[Activity]
Using the data below, gather each line that includes the word "fill".

Saved data entries
────────────────────

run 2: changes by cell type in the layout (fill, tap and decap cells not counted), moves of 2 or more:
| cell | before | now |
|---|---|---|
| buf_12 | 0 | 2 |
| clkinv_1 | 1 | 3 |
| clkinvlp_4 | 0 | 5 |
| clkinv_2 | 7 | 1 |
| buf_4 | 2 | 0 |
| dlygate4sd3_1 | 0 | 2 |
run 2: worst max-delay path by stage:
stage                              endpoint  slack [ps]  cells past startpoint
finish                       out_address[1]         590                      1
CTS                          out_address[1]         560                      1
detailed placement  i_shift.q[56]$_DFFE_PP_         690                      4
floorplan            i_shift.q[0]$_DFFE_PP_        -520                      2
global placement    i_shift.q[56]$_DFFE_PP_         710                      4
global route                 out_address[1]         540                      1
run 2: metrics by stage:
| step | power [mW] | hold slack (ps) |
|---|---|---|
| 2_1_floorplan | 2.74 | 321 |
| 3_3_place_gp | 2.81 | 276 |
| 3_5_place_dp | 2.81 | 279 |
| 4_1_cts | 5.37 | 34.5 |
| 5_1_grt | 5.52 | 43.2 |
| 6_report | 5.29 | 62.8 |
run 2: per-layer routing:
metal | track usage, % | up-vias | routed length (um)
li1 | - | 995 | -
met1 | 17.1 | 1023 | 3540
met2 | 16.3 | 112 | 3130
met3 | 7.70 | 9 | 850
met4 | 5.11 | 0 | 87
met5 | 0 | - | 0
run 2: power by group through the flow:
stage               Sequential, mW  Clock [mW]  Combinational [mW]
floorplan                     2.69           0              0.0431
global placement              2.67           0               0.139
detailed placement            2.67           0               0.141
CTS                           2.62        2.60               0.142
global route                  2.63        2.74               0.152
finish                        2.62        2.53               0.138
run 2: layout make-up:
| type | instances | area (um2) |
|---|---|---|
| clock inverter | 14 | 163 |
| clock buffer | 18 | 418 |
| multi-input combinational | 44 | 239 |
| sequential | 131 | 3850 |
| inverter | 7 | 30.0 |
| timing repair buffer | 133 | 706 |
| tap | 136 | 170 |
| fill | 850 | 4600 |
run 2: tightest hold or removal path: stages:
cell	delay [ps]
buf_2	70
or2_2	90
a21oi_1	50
===== src/rtl/ppc_cmd_decode.sv =====
module ppc_cmd_decode
  import ppc_pkg::*;
#(
  parameter int unsigned W = DW
) (
  input  logic         clk_i,
  input  logic         rst_ni,
  input  logic         cmd_wr_i,
  input  logic [W-1:0] wdata_i,
  output cfg_t         cfg_o,
  output logic         mode_load_o,
  output logic [W-1:0] bit_we_o,
  output logic         bit_val_o
);
  localparam int unsigned IW = $clog2(W);

  logic       is_mode;
  logic [IW-1:0] bit_idx;

  assign is_mode     = wdata_i[W-1];
  assign mode_load_o = cmd_wr_i & is_mode;
  assign bit_idx     = wdata_i[IW:1];
  assign bit_val_o   = wdata_i[0];

  always_comb begin
    bit_we_o = '0;
    if (cmd_wr_i && !is_mode) bit_we_o[bit_idx] = 1'b1;
  end

  always_ff @(posedge clk_i or negedge rst_ni) begin
    if (!rst_ni) begin
      cfg_o <= CFG_RST;
    end else if (mode_load_o) begin
      // 1x in the group A field folds to mode 2
      cfg_o.mode_a <= wdata_i[6] ? 2'b10 : {1'b0, wdata_i[5]};
      cfg_o.a_in   <= wdata_i[4];
      cfg_o.cu_in  <= wdata_i[3];
      cfg_o.mode_b <= wdata_i[2];
      cfg_o.b_in   <= wdata_i[1];
      cfg_o.cl_in  <= wdata_i[0];
    end
  end
endmodule
### src/rtl/coh_dir_pkg.sv
package coh_dir_pkg;
  typedef enum logic [1:0] {
    MODE_NONE = 2'd0,
    MODE_WP   = 2'd1,
    MODE_MIG  = 2'd2
  } dir_mode_e;

  typedef enum logic [1:0] {
    MSG_NONE = 2'd0,
    MSG_BASE = 2'd1,
    MSG_WP   = 2'd2,
    MSG_UPG  = 2'd3
  } msg_kind_e;
endpackage

### src/rtl/coh_dir_wbq.sv
module coh_dir_wbq #(
  parameter int unsigned DEPTH = 4,
  parameter int unsigned ID_W  = 2
) (
  input  logic            clk_i,
  input  logic            rst_ni,
  input  logic            push_i,
  input  logic [ID_W-1:0] push_id_i,
  input  logic            pop_i,
  output logic            full_o,
  output logic            valid_o,
  output logic [ID_W-1:0] head_o
);
  localparam int unsigned PTR_W = (DEPTH > 1) ? $clog2(DEPTH) : 1;
  localparam int unsigned CNT_W = $clog2(DEPTH + 1);
  localparam logic [PTR_W-1:0] LAST = PTR_W'(DEPTH - 1);

  logic [ID_W-1:0]  mem_q [DEPTH];
  logic [PTR_W-1:0] wr_q, rd_q;
  logic [CNT_W-1:0] cnt_q;
  logic             do_pop;

  assign full_o  = (cnt_q == CNT_W'(DEPTH));
  assign valid_o = (cnt_q != '0);
  assign head_o  = mem_q[rd_q];
  assign do_pop  = pop_i && valid_o;

  always_ff @(posedge clk_i) begin
    if (push_i) mem_q[wr_q] <= push_id_i;
  end

  always_ff @(posedge clk_i or negedge rst_ni) begin
    if (!rst_ni) begin
      wr_q  <= '0;
      rd_q  <= '0;
      cnt_q <= '0;
    end else begin
      if (push_i) wr_q <= (wr_q == LAST) ? '0 : wr_q + 1'b1;
      if (do_pop) rd_q <= (rd_q == LAST) ? '0 : rd_q + 1'b1;
      case ({push_i, do_pop})
        2'b10:   cnt_q <= cnt_q + 1'b1;
        2'b01:   cnt_q <= cnt_q - 1'b1;
        default: cnt_q <= cnt_q;
      endcase
    end
  end

  a_r8_no_overflow: assert property (@(posedge clk_i) disable iff (!rst_ni)
    cnt_q <= CNT_W'(DEPTH));
  a_r8_push_counts: assert property (@(posedge clk_i) disable iff (!rst_ni)
    (push_i && !do_pop) |=> (cnt_q == $past(cnt_q) + 1'b1));
  a_r8_pop_counts: assert property (@(posedge clk_i) disable iff (!rst_ni)
    (do_pop && !push_i) |=> (cnt_q == $past(cnt_q) - 1'b1));
endmodule
**config.mk**
```make
export PLATFORM = sky130hd
export DESIGN_NAME = err_addr_capture
export DESIGN_NICKNAME = d
export VERILOG_FILES = /design/src/rtl/err_cap_pkg.sv /design/src/rtl/err_prio_enc.sv /design/src/rtl/err_addr_align.sv /design/src/rtl/err_flag_bank.sv /design/src/rtl/err_addr_capture.sv
export SDC_FILE = /design/constraint.sdc
export NUM_CORES = 1
export LEC_CHECK = 0
export BUFFER_PORTS_ARGS = -buffer_cell sky130_fd_sc_hd__buf_2
export CELL_PAD_IN_SITES_DETAIL_PLACEMENT = 1
export CELL_PAD_IN_SITES_GLOBAL_PLACEMENT = 2
export CORE_UTILIZATION = 32
export CTS_CLUSTER_DIAMETER = 40
export DETAILED_ROUTE_END_ITERATION = 10
export HOLD_SLACK_MARGIN = 0.08
export PLACE_DENSITY_LB_ADDON = 0.12
export SYNTH_ARGS = -nofsm -noshare
export SYNTH_HDL_FRONTEND = slang
export SYNTH_HIERARCHICAL = 1
export SYNTH_SLANG_ARGS = --single-unit
```
**constraint.sdc**
```tcl
create_clock -name clk -period 3.1 [get_ports clk]
set_input_delay 0.155 -clock clk [delete_from_list [all_inputs] [get_ports clk]]
set_output_delay 0.155 -clock clk [all_outputs]
set_load 0.1 [all_outputs]
```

────────────────────

[Task output]
run 2: changes by cell type in the layout (fill, tap and decap cells not counted), moves of 2 or more:
| fill | 850 | 4600 |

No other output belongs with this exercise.